Exercise objective | Your task is to copy each line in the listing that includes the word "layer".

Material provided |
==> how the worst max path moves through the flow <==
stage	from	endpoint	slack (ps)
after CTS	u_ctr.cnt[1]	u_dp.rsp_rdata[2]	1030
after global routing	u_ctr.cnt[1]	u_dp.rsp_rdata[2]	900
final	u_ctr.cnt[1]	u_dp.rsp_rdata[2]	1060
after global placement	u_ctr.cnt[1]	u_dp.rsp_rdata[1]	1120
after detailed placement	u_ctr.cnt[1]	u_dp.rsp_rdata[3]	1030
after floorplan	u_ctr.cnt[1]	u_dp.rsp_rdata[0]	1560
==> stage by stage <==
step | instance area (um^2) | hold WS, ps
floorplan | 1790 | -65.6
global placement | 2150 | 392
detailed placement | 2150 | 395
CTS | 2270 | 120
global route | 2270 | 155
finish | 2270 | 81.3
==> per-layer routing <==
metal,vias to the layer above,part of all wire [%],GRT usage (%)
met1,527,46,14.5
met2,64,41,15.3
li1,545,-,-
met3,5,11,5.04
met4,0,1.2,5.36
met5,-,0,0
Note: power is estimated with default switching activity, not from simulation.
**config.mk**
```make
export PLATFORM = sky130hd
export DESIGN_NAME = dly_window_scan
export DESIGN_NICKNAME = d
export VERILOG_FILES = /design/src/rtl/dws_pkg.sv /design/src/rtl/dws_lane.sv /design/src/rtl/dws_ctrl.sv /design/src/rtl/dly_window_scan.sv
export SDC_FILE = /design/constraint.sdc
export NUM_CORES = 1
export LEC_CHECK = 0
export BUFFER_PORTS_ARGS = -buffer_cell sky130_fd_sc_hd__clkbuf_2
export CAP_MARGIN = 30
export CORE_MARGIN = 1.5
export CORE_UTILIZATION = 60
export DETAILED_ROUTE_END_ITERATION = 8
export GPL_ROUTABILITY_DRIVEN = 0
export PLACE_DENSITY = 0.82
export SLEW_MARGIN = 0
export SYNTH_ARGS = -nofsm -noshare
export SYNTH_HDL_FRONTEND = slang
export SYNTH_SLANG_ARGS = --single-unit
```
**constraint.sdc**
```tcl
create_clock -name clk -period 5.4 [get_ports clk]
set_input_delay 0.27 -clock clk [delete_from_list [all_inputs] [get_ports clk]]
set_output_delay 0.27 -clock clk [all_outputs]
set_load 0.01 [all_outputs]
```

Completed exercise |
==> per-layer routing <==
metal,vias to the layer above,part of all wire [%],GRT usage (%)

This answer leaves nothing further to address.